Purification and characterization of hydroxycinnamate decarboxylase from Brettanomyces anomalus

The yeast, Brettanomyces anomalus, produces a hydroxycinnamic acid decarboxylase which is active toward ferulic acid p-coumaric acid, and caffeic acid The enzyme transforms these hydroxycinnamic acids to hydroxystyrenes by the removal of the carboxyl group from the C3 side chain. We have purified this enzyme 235-fold from B. anomalus NCYC 615 using Mono Q ion exchange, Phenyl Superose, and Superose 12 column chromatography.
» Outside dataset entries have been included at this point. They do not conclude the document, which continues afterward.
===== config.mk =====
export PLATFORM = sky130hd
export DESIGN_NAME = sesus_ctrl
export DESIGN_NICKNAME = d
export VERILOG_FILES = /design/src/sesus_pkg.sv /design/src/sesus_write_cycle.sv /design/src/sesus_ctrl.sv
export VERILOG_INCLUDE_DIRS = /design/src
export SDC_FILE = /design/constraint.sdc
export NUM_CORES = 1
export LEC_CHECK = 0
export BUFFER_PORTS_ARGS = -buffer_cell sky130_fd_sc_hd__buf_2
export CORE_ASPECT_RATIO = 1.75
export CORE_MARGIN = 2
export CORE_UTILIZATION = 59
export DETAILED_ROUTE_END_ITERATION = 6
export HOLD_SLACK_MARGIN = 0.12
export PLACE_DENSITY = 0.85
export SYNTH_ARGS = -nofsm -noshare
export SYNTH_HDL_FRONTEND = slang
export SYNTH_SLANG_ARGS = --single-unit

===== constraint.sdc =====
create_clock -name clk_sys_in -period 3.09 [get_ports clk_sys_in]
set_input_delay 0.4635 -clock clk_sys_in [delete_from_list [all_inputs] [get_ports clk_sys_in]]
set_output_delay 0.4635 -clock clk_sys_in [all_outputs]
set_load 0.005 [all_outputs]

===== src/sesus_map.svh =====
// Constants for the sector erase and suspend controller.
`ifndef SESUS_MAP_SVH
`define SESUS_MAP_SVH
`define SESUS_REG_CTRL      8'h00
`define SESUS_REG_SECTOR    8'h04
`define SESUS_REG_STATUS    8'h08
`define SESUS_REG_COUNT     8'h0C
`define SESUS_CMD_START     0
`define SESUS_CMD_ADD       1
`define SESUS_CMD_SUSPEND   2
`define SESUS_CMD_RESUME    3
`define SESUS_CMD_ABORT     4
`define SESUS_CMD_HWRESET   5
`define SESUS_CMD_POLL      6
`define SESUS_UNLOCK1_ADDR  12'h555
`define SESUS_UNLOCK2_ADDR  12'h2AA
`define SESUS_DATA_UNLOCK1  8'hAA
`define SESUS_DATA_UNLOCK2  8'h55
`define SESUS_DATA_SETUP    8'h80
`define SESUS_DATA_ERASE    8'h30
`define SESUS_DATA_SUSPEND  8'hB0
`define SESUS_DATA_RESUME   8'h30
`define SESUS_DATA_RESET    8'hF0
`define SESUS_SECTOR_LSB    15
`define SESUS_WINDOW_NS     50000
`define SESUS_CLK_NS        100
`define SESUS_WINDOW_CYC    ((`SESUS_WINDOW_NS) / (`SESUS_CLK_NS))
`define SESUS_WE_LOW_CYC    1
`define SESUS_RESET_CYC     5
`endif


===== src/sesus_pkg.sv =====
// Types for the sector erase and suspend controller.
package sesus_pkg;
	typedef struct packed {
		logic [19:0] addr;
		logic [7:0]  data;
	} sesus_wcyc_t;
	typedef enum logic [2:0] {
		SESUS_IDLE,
		SESUS_SEQ,
		SESUS_QUEUE,
		SESUS_ERASING,
		SESUS_SUSPENDED
	} sesus_phase_t;
endpackage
Enzyme activity was found to be optimal at 40 degrees C and pH 6.0 and was enhanced by EDTA, Mg2+, and Cr3+. Fe3+, Ag+, and SDS completely inhibited the activity. Kinetic studies indicated a K-m of 1.15 mM and a V-max of 13,494 nmol min(-1) mg(-1) for ferulic acid and a K-m of 1.55 mM and a V-max of 22,256 nmol min(-1) mg(-1) for p-coumaric acid. Using gel filtration, an apparent molecular mass of 39.8 kDa was estimated. The decarboxylase was inactive toward both o- and m-coumaric acid and toward cinnamic acid, indicating that the para-hydroxy group is essential for activity. (C) 1998 Elsevier Science Inc.